1. This appeal has been preferred by the appellant being aggrieved by a judgment dated 13.01.2020, passed by the learned Single Judge dismissing O.M.P.(I) (COMM.) 273/2019, filed by it under Section 9 of the Arbitration and Conciliation Act, 1996 (hereinafter referred to as ‘the Act’).
2. It is not disputed that the appellant/M/s.Inter Ads Exhibition Pvt. Ltd. and the respondent/Busworld International Cooperatieve Vennootschap Met Beperkte Anasprakelijkheid had entered into a Joint Venture Agreement dated 16.10.2003 (for short, ‘JVA-I’), for organizing in India, exhibitions and conferences known as “Busworld India”. A Supplementary Agreement dated 24.07.2009, was also entered into between the parties. Pursuant to these agreements, three editions of such events were organized in the years 2005, 2007 and 2009. After executing another Joint Venture Agreement (for short, ‘JVA-II’) on 25.10.2011, events were organized in the years 2011, 2013, 2015, 2016 and 2018. According to the appellant, all these editions were organized successfully on account of their hard-work and dedication. Importantly, the respondent had made no investment even by way of working capital for the organisation of these events. However, for the ‘2018 Event’ organized at Bengaluru, the respondent had, for the first time, agreed to pay Euro 67,000 towards the working capital of the event in terms of Article 5.2(b) of JVA-II. A Memorandum of Understanding was also executed between the parties on 21.10.2017, whereby the respondent agreed to set off its dues, which it was to claim from the appellant for the earlier editions, against the said contribution to the working capital for the 2018 event.

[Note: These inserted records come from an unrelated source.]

File: src/rtl/uart_param_if.sv
// Byte-wide system-side bus of uart_param: TX write port, RX show-ahead read
// port and the two FIFO status flags.
interface uart_param_if #(
  parameter int DBIT = 8
);
  logic            wr_uart;
  logic [DBIT-1:0] w_data;
  logic            rd_uart;
  logic [DBIT-1:0] r_data;
  logic            tx_full;
  logic            rx_empty;

  modport master (
    output wr_uart, w_data, rd_uart,
    input  r_data, tx_full, rx_empty
  );

  modport slave (
    input  wr_uart, w_data, rd_uart,
    output r_data, tx_full, rx_empty
  );
endinterface

File: src/rtl/uart_param.sv
// Parametrised full-duplex UART: shared baud tick, 16x-oversampled RX/TX FSMs,
// a FIFO on each side and sticky parity/framing/overrun flags.
module uart_param_fifo #(
  parameter int DW = 8,
  parameter int AW = 2
) (
  input  logic          clk,
  input  logic          reset,
  input  logic          wr_i,
  input  logic [DW-1:0] w_data_i,
  input  logic          rd_i,
  output logic [DW-1:0] r_data_o,
  output logic          full_o,
  output logic          empty_o
);
  logic [DW-1:0] mem_q [2**AW];
  logic [AW:0]   wr_ptr_q, rd_ptr_q;
  logic          do_wr, do_rd;

  assign empty_o = (wr_ptr_q == rd_ptr_q);
  assign full_o  = (wr_ptr_q[AW] != rd_ptr_q[AW]) &&
                   (wr_ptr_q[AW-1:0] == rd_ptr_q[AW-1:0]);
  // A write on full only proceeds if the head is leaving in the same clock.
  assign do_rd   = rd_i && !empty_o;
  assign do_wr   = wr_i && (!full_o || rd_i);

  always_ff @(posedge clk) begin
    if (reset) begin
      wr_ptr_q <= '0;
      rd_ptr_q <= '0;
    end else begin
      wr_ptr_q <= wr_ptr_q + {{AW{1'b0}}, do_wr};
      rd_ptr_q <= rd_ptr_q + {{AW{1'b0}}, do_rd};
    end
  end

  // NOTE: the storage array is deliberately not reset; the pointers alone
  // decide which entries are valid, and r_data_o is forced to 0 while empty.
  always_ff @(posedge clk) begin
    if (do_wr) mem_q[wr_ptr_q[AW-1:0]] <= w_data_i;
  end

  assign r_data_o = empty_o ? '0 : mem_q[rd_ptr_q[AW-1:0]];
endmodule

module uart_param #(
  parameter int DBIT    = 8,
  parameter int SB_TICK = 16,
  parameter int FIFO_W  = 2,
  parameter int DVSR_W  = 11
) (
  input  logic              clk,
  input  logic              reset,
  input  logic [DVSR_W-1:0] dvsr,
  input  logic [1:0]        par_mode,
  uart_param_if.slave       bus,
  input  logic              rx,
  output logic              tx,
  output logic              parity_err,
  output logic              frame_err,
  output logic              overrun,
  input  logic              clr_err
);
  typedef enum logic [2:0] {S_IDLE, S_START, S_DATA, S_PARITY, S_STOP} state_e;

  localparam int TW = $clog2((SB_TICK > 16) ? SB_TICK : 16);
  localparam int NW = $clog2(DBIT);
  localparam logic [TW-1:0] T_HALF     = TW'(7);
  localparam logic [TW-1:0] T_BIT_END  = TW'(15);
  localparam logic [TW-1:0] T_STOP_END = TW'(SB_TICK - 1);
  localparam logic [NW-1:0] N_LAST     = NW'(DBIT - 1);

  logic par_en, par_odd;
  assign par_en  = (par_mode == 2'b01) || (par_mode == 2'b10);
  assign par_odd = (par_mode == 2'b01);

  // Baud generator; >= lets a freshly lowered dvsr take effect at once.
  logic [DVSR_W-1:0] cnt_q, cnt_d;
  logic              tick;
  assign tick  = (cnt_q >= dvsr);
  assign cnt_d = tick ? '0 : cnt_q + DVSR_W'(1);

  // NOTE: every clocked block uses non-blocking assignments so all registers
  // update from the same pre-edge values regardless of statement order.
  always_ff @(posedge clk) begin
    if (reset) cnt_q <= '0;
    else       cnt_q <= cnt_d;
  end

  logic rx_meta_q, rx_sync_q;
  always_ff @(posedge clk) begin
    if (reset) begin
      rx_meta_q <= 1'b1;
      rx_sync_q <= 1'b1;
    end else begin
      rx_meta_q <= rx;
      rx_sync_q <= rx_meta_q;
    end
  end

  state_e          rx_state_q;
  logic [TW-1:0]   rx_s_q;
  logic [NW-1:0]   rx_n_q;
  logic [DBIT-1:0] rx_b_q;
  logic            rx_push, rx_full, rx_par_bad, rx_frame_bad, rx_ovr;

  assign rx_push      = (rx_state_q == S_STOP) && tick && (rx_s_q == T_STOP_END);
  assign rx_frame_bad = rx_push && !rx_sync_q;
  assign rx_par_bad   = (rx_state_q == S_PARITY) && tick && (rx_s_q == T_BIT_END) &&
                        ((^rx_b_q ^ rx_sync_q) != par_odd);
  assign rx_ovr       = rx_push && rx_full && !bus.rd_uart;

  always_ff @(posedge clk) begin
    if (reset) begin
      rx_state_q <= S_IDLE;
      rx_s_q     <= '0;
      rx_n_q     <= '0;
      rx_b_q     <= '0;
    end else begin
      case (rx_state_q)
        S_IDLE: if (!rx_sync_q) begin
          rx_state_q <= S_START;
          rx_s_q     <= '0;
        end
        S_START: if (tick) begin
          if (rx_s_q == T_HALF) begin
            // A start bit that does not survive to mid-bit is line noise.
            if (!rx_sync_q) begin
              rx_state_q <= S_DATA;
              rx_s_q     <= '0;
              rx_n_q     <= '0;
            end else begin
              rx_state_q <= S_IDLE;
            end
          end else rx_s_q <= rx_s_q + TW'(1);
        end
        S_DATA: if (tick) begin
          if (rx_s_q == T_BIT_END) begin
            rx_s_q <= '0;
            rx_b_q <= {rx_sync_q, rx_b_q[DBIT-1:1]};
            if (rx_n_q == N_LAST) rx_state_q <= par_en ? S_PARITY : S_STOP;
            else                  rx_n_q     <= rx_n_q + NW'(1);
          end else rx_s_q <= rx_s_q + TW'(1);
        end
        S_PARITY: if (tick) begin
          if (rx_s_q == T_BIT_END) begin
            rx_s_q     <= '0;
            rx_state_q <= S_STOP;
          end else rx_s_q <= rx_s_q + TW'(1);
        end
        S_STOP: if (tick) begin
          if (rx_s_q == T_STOP_END) rx_state_q <= S_IDLE;
          else                      rx_s_q     <= rx_s_q + TW'(1);
        end
        default: rx_state_q <= S_IDLE;
      endcase
    end
  end

  uart_param_fifo #(.DW(DBIT), .AW(FIFO_W)) u_rx_fifo (
    .clk      (clk),
    .reset    (reset),
    .wr_i     (rx_push),
    .w_data_i (rx_b_q),
    .rd_i     (bus.rd_uart),
    .r_data_o (bus.r_data),
    .full_o   (rx_full),
    .empty_o  (bus.rx_empty)
  );

  state_e          tx_state_q;
  logic [TW-1:0]   tx_s_q;
  logic [NW-1:0]   tx_n_q;
  logic [DBIT-1:0] tx_b_q;
  logic            tx_par_q, tx_q;
  logic [DBIT-1:0] tx_head;
  logic            tx_empty, tx_frame_end, tx_pop;

  // Popping on the last stop tick chains frames with no idle gap.
  assign tx_frame_end = (tx_state_q == S_STOP) && tick && (tx_s_q == T_STOP_END);
  assign tx_pop       = !tx_empty && ((tx_state_q == S_IDLE) || tx_frame_end);

  always_ff @(posedge clk) begin
    if (reset) begin
      tx_state_q <= S_IDLE;
      tx_s_q     <= '0;
      tx_n_q     <= '0;
      tx_b_q     <= '0;
      tx_par_q   <= 1'b0;
      tx_q       <= 1'b1;
    end else if (tx_pop) begin
      tx_state_q <= S_START;
      tx_s_q     <= '0;
      tx_n_q     <= '0;
      tx_b_q     <= tx_head;
      tx_par_q   <= ^tx_head;
      tx_q       <= 1'b0;
    end else begin
      case (tx_state_q)
        S_IDLE: tx_q <= 1'b1;
        S_START: if (tick) begin
          if (tx_s_q == T_BIT_END) begin
            tx_state_q <= S_DATA;
            tx_s_q     <= '0;
            tx_q       <= tx_b_q[0];
          end else tx_s_q <= tx_s_q + TW'(1);
        end
        S_DATA: if (tick) begin
          if (tx_s_q == T_BIT_END) begin
            tx_s_q <= '0;
            tx_b_q <= tx_b_q >> 1;
            if (tx_n_q == N_LAST) begin
              tx_state_q <= par_en ? S_PARITY : S_STOP;
              tx_q       <= par_en ? (tx_par_q ^ par_odd) : 1'b1;
            end else begin
              tx_n_q <= tx_n_q + NW'(1);
              tx_q   <= tx_b_q[1];
            end
          end else tx_s_q <= tx_s_q + TW'(1);
        end
        S_PARITY: if (tick) begin
          if (tx_s_q == T_BIT_END) begin
            tx_state_q <= S_STOP;
            tx_s_q     <= '0;
            tx_q       <= 1'b1;
          end else tx_s_q <= tx_s_q + TW'(1);
        end
        S_STOP: if (tick) begin
          if (tx_s_q == T_STOP_END) tx_state_q <= S_IDLE;
          else                      tx_s_q     <= tx_s_q + TW'(1);
        end
        default: tx_state_q <= S_IDLE;
      endcase
    end
  end

  assign tx = tx_q;

  uart_param_fifo #(.DW(DBIT), .AW(FIFO_W)) u_tx_fifo (
    .clk      (clk),
    .reset    (reset),
    .wr_i     (bus.wr_uart),
    .w_data_i (bus.w_data),
    .rd_i     (tx_pop),
    .r_data_o (tx_head),
    .full_o   (bus.tx_full),
    .empty_o  (tx_empty)
  );

  // Sticky flags: a set in the same clock as clr_err wins.
  logic parity_err_q, frame_err_q, overrun_q;
  always_ff @(posedge clk) begin
    if (reset) begin
      parity_err_q <= 1'b0;
      frame_err_q  <= 1'b0;
      overrun_q    <= 1'b0;
    end else begin
      parity_err_q <= rx_par_bad   | (parity_err_q & ~clr_err);
      frame_err_q  <= rx_frame_bad | (frame_err_q  & ~clr_err);
      overrun_q    <= rx_ovr       | (overrun_q    & ~clr_err);
    end
  end

  assign parity_err = parity_err_q;
  assign frame_err  = frame_err_q;
  assign overrun    = overrun_q;
endmodule

File: src/flat_wrapper.sv
// flat-port wrapper written by rule: the top's interface ports become plain ports
module uart_param_flat 
#(
  parameter int DBIT    = 8,
  parameter int SB_TICK = 16,
  parameter int FIFO_W  = 2,
  parameter int DVSR_W  = 11
)
  (clk, reset, dvsr, par_mode, rx, tx, parity_err, frame_err, overrun, clr_err, bus_wr_uart, bus_w_data, bus_rd_uart, bus_r_data, bus_tx_full, bus_rx_empty);
  uart_param_if #(.DBIT(DBIT)) bus_i ();
  input  logic clk;
  input  logic reset;
  input  logic [DVSR_W-1:0] dvsr;
  input  logic [1:0] par_mode;
  input  logic rx;
  output logic tx;
  output logic parity_err;
  output logic frame_err;
  output logic overrun;
  input  logic clr_err;
  input wire logic [$bits(bus_i.wr_uart)-1:0] bus_wr_uart;
  input wire logic [$bits(bus_i.w_data)-1:0] bus_w_data;
  input wire logic [$bits(bus_i.rd_uart)-1:0] bus_rd_uart;
  output wire logic [$bits(bus_i.r_data)-1:0] bus_r_data;
  output wire logic [$bits(bus_i.tx_full)-1:0] bus_tx_full;
  output wire logic [$bits(bus_i.rx_empty)-1:0] bus_rx_empty;
  assign bus_i.wr_uart = bus_wr_uart;
  assign bus_i.w_data = bus_w_data;
  assign bus_i.rd_uart = bus_rd_uart;
  assign bus_r_data = bus_i.r_data;
  assign bus_tx_full = bus_i.tx_full;
  assign bus_rx_empty = bus_i.rx_empty;
  uart_param #(.DBIT(DBIT), .SB_TICK(SB_TICK), .FIFO_W(FIFO_W), .DVSR_W(DVSR_W)) u_core (.clk(clk), .reset(reset), .dvsr(dvsr), .par_mode(par_mode), .bus(bus_i), .rx(rx), .tx(tx), .parity_err(parity_err), .frame_err(frame_err), .overrun(overrun), .clr_err(clr_err));
endmodule
File: config.mk
export PLATFORM = sky130hd
export DESIGN_NAME = uart_param_flat
export DESIGN_NICKNAME = d
export VERILOG_FILES = /design/src/rtl/uart_param_if.sv /design/src/rtl/uart_param.sv /design/src/flat_wrapper.sv
export SDC_FILE = /design/constraint.sdc
export NUM_CORES = 1
export LEC_CHECK = 0
export BUFFER_PORTS_ARGS = -buffer_cell sky130_fd_sc_hd__buf_4
export CAP_MARGIN = 20
export CORE_ASPECT_RATIO = 2
export CORE_UTILIZATION = 50
export CTS_CLUSTER_DIAMETER = 30
export DETAILED_ROUTE_END_ITERATION = 16
export GPL_TIMING_DRIVEN = 0
export PLACE_DENSITY = 0.79
export SYNTH_ARGS = -nofsm -noshare
export SYNTH_HDL_FRONTEND = slang
export SYNTH_SLANG_ARGS = --single-unit
export TNS_END_PERCENT = 10
File: constraint.sdc
create_clock -name clk -period 4.14 [get_ports clk]
set_input_delay 0.828 -clock clk [delete_from_list [all_inputs] [get_ports clk]]
set_output_delay 0.828 -clock clk [all_outputs]
set_load 0.02 [all_outputs]
==> summary.md <==
| Metric | Value |
|---|---|
| GRT overflow | 0 |
| Port buffer count | 40 |
| WL/cell | roughly 17 µm |
| Slowest-stage cell, CP | a21oi_4 |
| First-pass GRT wire length | 20,100 µm |
| Area of the mapped netlist | 6150 µm² |
| Switch share | 0.268 |
| Min Tclk post-route | ~3200 ps |
| # IOs | 41 |
| GRT Total Usage | 0.211 |
| DRT iter0 DRCs | ~160 |
| Row count | 57 |
| # DRC | 0 |
| Core box area | 12,100 µm² |
| Setup TNS | 0 ps |
| Routed WL | roughly 12,000 µm |
| Crit. End Element | register |
| Post-CTS Setup Inserts | 0 |
| Primary FF master, synth | dfxtp_1 |
| Vias/cell | 5.74 |
| ANT cells | 0 |
| Mapped Nets | 576 |
| Largest family of logic cells by synthesized area | compound AO/OA/AOI/OAI gates |
| Static leakage | about 0.0027 µW |
| Most common cell after layout, fill and taps aside | dfxtp_1 |
| Internal Pwr Total | about 2700 µW |
| Clk root buf | clkbuf_16 |
| Worst-Margin Slew | roughly 800 ps |
| Crit path cell chain | buf_4, inv_1, ha_1, and3_1, a22o_1, o21ai_4, nand2_1, a21oi_4, inv_2, ha_1, ha_1, xnor2_1, nor2_1 |
| Synth Area in Simple Gates | 0.116 |
| NumNets Final | 639 |
| Area leader, netlist | edfxtp_1 |
| WHS | about 410 ps |
| Die width | 80.4 µm |
| Initial antenna violation count | 0 |
| Final core occ | 0.601 |
| Post-route insts no fill | approximately 750 |
| DRT Pass-1 Iters | 4 |
| Mapped Avg Cell Area | around 12 µm² |
| Initial core utilization | 0.510 |
| Number of clock sinks | 130 |
| Total power draw | about 3600 µW |
| Clock transition at path regs | 60 ps |
| CTS tree | built |
| Sequential share of power | 0.409 |
| Layout cell share with drive strength beyond 1 | 0.186 |
| Area growth, synth to finish | 17.8% |
| Xor-xnor portion of the synthesized cell area | 0.0584 |
| Vias in the first global route | between 4,000 and 5,000 |
| Worst Setup Start Kind | input port |
| Post-synthesis cell type count | 63 |
| Normalized max-slew margin | 0.468 |
| Via count | 4,276 |
| Die height | 159 µm |
| RSZ-0062 raised after global routing | no |
| Final Hold Fails | 0 |
| GPL Wtd Cong | 0.888 |
| Htree depth | 4 |
| Total CTS buffers | 17 |
| Cell mode on critical path | ha_1 |
| Crit-path max cell delay | 330 ps |
| Fin crit share | 0.770 |
| Antenna viol nets, final | 0 |
| Synth top area share | 0.313 |
| Critical Path RT | 4430 ps |
| Die Area | 12,800 µm² |
| Area contributors post-synth | edfxtp_1 (31%), dfxtp_1 (21%), mux4_2 (5.9%), ha_1 (5.5%), xnor2_1 (4.6%) |
| Status | complete, no violations |
| Comb power frac | 0.181 |
| Flops & latches, synth | 130 |
| Worst EP arrival | 3470 ps |
| Largest net degree at the start of global routing | 17 |
| Switching power | 978 µW |
| Setup CP Type | in2reg |
| Commonest non-fill, non-tap cells in the layout | dfxtp_1 (66), edfxtp_1 (64), nor2_1 (50), buf_4 (42), xnor2_1 (32) |
| Sequential area share after synthesis | 0.527 |
| Clock share of power | 0.411 |
| Worst min-delay path class | reg2reg |
| Fin. max-slew vios | 0 |
| Crit Path Max Fanout | 9 |
| Async S/R FF share, synth | 0 |
| HPWL after DPL | just over 9000 µm |
| Clock Latency Late Sink | 420 ps |
| Final Skew | 10.4 ps |
| Syn Inst Count | between 500 and 600 |
| Adder-cell share of the synthesized area | 0.0549 |
| Clock Path Buffers | 2 |
| Hold Buf Count CTS | 0 |
| Mux contribution to synthesized area | 0.0944 |
| Final Setup Violations | 0 |
| Placed cell count | slightly above 700 |
| Post-synthesis compound-gate area fraction | 0.119 |
| Total of max-cap violations | 0 |
| Post-synth EDFFs | 64 |
| Pwr Density | between 500 and 600 nW/µm² |
| Yosys warning count | 0 |
| Post_cts resized | 0 |
| Maximum vdd drop | 0.000422 V |
| F_max | 0.314 GHz |
## critical path, delay by kind of cell
| kind | cells | cell delay [ps] |
|---|---|---|
| and+or+nand+nor | 3 | 580 |
| AOI/OAI and AO/OA | 3 | 930 |
| buffers and inverters | 3 | 280 |
| xor gates and xnor gates | 1 | 140 |
| adders and majority gates | 3 | 710 |
## cell families (layout without fill, tap and decap cells)
logic type	after synthesis	in the layout
muxes	38	38
xor gates and xnor gates	41	41
AOI/OAI and AO/OA	95	95
DFF	130	130
and+or+nand+nor	145	145
adders and majority gates	27	27
buffers and inverters	46	122
## cell type report
type	instances	area, µm²
Inverter	26	97.6
Sequential cell	130	3240
Fill cell	921	4810
Tap cell	147	184
Multi-Input combinational cell	346	2720
Timing Repair Buffer	44	320
Clock buffer	19	433
Clock inverter	13	160
Buffer	20	87.6
## per-layer routing
| layer | GRT usage | routed length [µm] | vias up |
|---|---|---|---|
| li1 | - | - | 2042 |
| met1 | 0.182 | 4220 | 2069 |
| met2 | 0.405 | 7250 | 129 |
| met3 | 0.0638 | 506 | 36 |
| met4 | 0.113 | 416 | 0 |
| met5 | 0 | 0 | - |
## synth_stat cells, types with 5 or more instances
library cell	count
nand2_1	23
mux2i_1	22
dfxtp_1	66
o21ai_0	8
a211oi_1	13
inv_1	25
nor2_1	50
a21oi_1	28
edfxtp_1	64
nor2b_1	19
ha_1	27
nand3_1	9
and3_1	7
a31oi_1	5
mux4_2	16
nor3_1	10
or3_1	7
xor2_1	9
xnor2_1	32
clkbuf_1	13
## power groups by stage
stage / logic [µW] / registers, µW / clock network, µW
final: 658 / 1490 / 1500
after global routing: 727 / 1490 / 1560
after CTS: 653 / 1490 / 1510
after detailed placement: 645 / 1510 / 0
after global placement: 626 / 1510 / 0
after floorplan: 500 / 1500 / 0
## registers in the layout, indices dropped and copies added (netlist names)
signal,flops
u_core.u_rx_fifo.wr_ptr_q,3
u_core.rx_sync_q,1
u_core.u_rx_fifo.mem_q,32
u_core.tx_state_q,3
u_core.tx_b_q,8
u_core.cnt_q,11
u_core.tx,1
u_core.u_tx_fifo.wr_ptr_q,3
u_core.rx_state_q,3
u_core.overrun,1
u_core.tx_n_q,3
u_core.parity_err,1
u_core.tx_s_q,4
u_core.frame_err,1
u_core.u_tx_fifo.mem_q,32
u_core.rx_b_q,8
u_core.rx_meta_q,1
u_core.rx_n_q,3
u_core.rx_s_q,4
u_core.u_tx_fifo.rd_ptr_q,3
u_core.u_rx_fifo.rd_ptr_q,3
u_core.tx_par_q,1
## per-stage QoR
step / area (µm²) / worst slack [ps]
finish: 7250 / 953
global placement: 6630 / 241
global route: 7250 / 793
detailed placement: 6650 / 541
floorplan: 6150 / 911
CTS: 7250 / 911
## path summary, 6_finish.rpt
check,start,to,slack [ps],cells after the start
max,dvsr[6],u_core.u_tx_fifo.rd_ptr_q[2],950,13
min,u_core.rx_meta_q,u_core.rx_sync_q,410,1
max reg2reg,u_core.cnt_q[6],u_core.u_tx_fifo.rd_ptr_q[2],1080,11
min reg2reg,u_core.rx_meta_q,u_core.rx_sync_q,410,1
No activity file was read; power rests on OpenSTA's default activity.
File: src/rtl/cdb_complete_arbiter_pkg.sv
// cdb_complete_arbiter_pkg: shared CDB defaults and packet/mask types
package cdb_complete_arbiter_pkg;
    localparam int CDB_N = 2;
    localparam int NUM_FU_TOTAL = 8;
    localparam int PREG_W_DEF = 6;
    localparam int ROB_W_DEF = 5;
    localparam int DATA_W_DEF = 32;
    localparam int BMASK_W_DEF = 4;
    typedef logic [BMASK_W_DEF-1:0] bmask_t;
    typedef struct packed {
        logic [PREG_W_DEF-1:0] preg;
        logic [ROB_W_DEF-1:0] rob_idx;
        logic [DATA_W_DEF-1:0] result;
        logic valid;
    } cdb_packet_t;
endpackage
## config.mk

```make
export PLATFORM = sky130hd
export DESIGN_NAME = serial_pattern_tx
export DESIGN_NICKNAME = d
export VERILOG_FILES = /design/src/rtl/serial_pattern_tx_pkg.sv /design/src/rtl/serial_pattern_shreg.sv /design/src/rtl/serial_pattern_tx.sv
export SDC_FILE = /design/constraint.sdc
export NUM_CORES = 1
export LEC_CHECK = 0
export BUFFER_PORTS_ARGS = -buffer_cell sky130_fd_sc_hd__buf_2
export CAP_MARGIN = 30
export CELL_PAD_IN_SITES_DETAIL_PLACEMENT = 1
export CELL_PAD_IN_SITES_GLOBAL_PLACEMENT = 2
export CORE_MARGIN = 2
export CORE_UTILIZATION = 35
export DETAILED_ROUTE_END_ITERATION = 7
export HOLD_SLACK_MARGIN = 0.03
export MAX_ROUTING_LAYER = met4
export PLACE_DENSITY_LB_ADDON = 0.1
export SLEW_MARGIN = 0
export SYNTH_ARGS = -nofsm -noshare
export SYNTH_HDL_FRONTEND = slang
export SYNTH_SLANG_ARGS = --single-unit
export TNS_END_PERCENT = 5
```

## constraint.sdc

```tcl
create_clock -name clk_i -period 4.74 [get_ports clk_i]
set_input_delay 0.474 -clock clk_i [delete_from_list [all_inputs] [get_ports clk_i]]
set_output_delay 0.474 -clock clk_i [all_outputs]
set_load 0.005 [all_outputs]
```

3. As per the appellant, admittedly, it had to reimburse Euro 55,949.28 towards expenses on marketing, research, advertisement, etc., borne by the respondent for the earlier editions. The appellant further undertook to pay to the respondent, Euro 67,000 a week before August, 2018, i.e. between 29.08.2019 and 31.08.2019, but it informed the respondent vide email dated 20.08.2018, that it would pay the said amount in three instalments, one each in the months of September, October and November, 2018, respectively. Two instalments were duly paid by the appellant, but it was unable to pay the third one due to certain constraints and offered to compensate the respondent by paying interest @12% per annum, on the delayed payment, which was agreed to by the respondent.
4. The dispute apparently arose between the parties when on successful completion of the ‘2018 Event’, the ‘2020 edition’ was announced by the respondent on 04.09.2018, but it failed to respond to the e-mails dated 12.10.2018 and 17.10.2018 sent by the appellant for venue booking, etc.. Subsequently, the appellant received a communication/notice dated 15.03.2019 from the respondent stating inter alia that the JVA-II stood terminated and also making a claim for payment of Euro 118,486,34. This according to the appellant, was despite the fact that 10 days prior thereto, vide e-mail dated 05.03.2019, the respondent had agreed to receive the last instalment with interest. The appellant protested and pointed out that after so many years of valued partnership, JVA-II ought not to be terminated on account of a minor default.
5. In the light of the disputes arising between the parties out of JVA-II and since it contained an arbitration clause, the appellant filed a petition under Section 9 of the Act, seeking the following reliefs: -
“a) the termination notice dated 15.03.2019 issued against the terms of JVA-II, be quashed and set-aside;
b) pass ex-parte ad interim order(s) restraining the Respondent to give effect to the termination notice dated 15.03.2019…”
6. After hearing both sides, the learned Single Judge concluded that in the light of Article 7.3 of JVA-I, the contract between the parties was determinable in nature as it enabled either of the parties to terminate the agreement if the other party was in default or in breach of a material obligation under the JVA and the defaulting party failed to correct this default within 30 business days of the receipt of the notice. It was observed that since the contract was determinable, it could not be revived or restored by the court and no specific performance of the contract could be directed. It was further observed that at best, if the termination was found to be bad in law for some reason, the remedy to seek compensation for wrongful termination was still available to the appellant and in any case, the said question was to be considered only by the Arbitrator. Further, the learned Single Judge observed that in view of the provisions of Section 41(e) of the Specific Relief Act, no injunction could be granted to prevent breach of a contract which could not be specifically enforced. Thus, the first relief claimed by the appellant was declined by the learned Single Judge.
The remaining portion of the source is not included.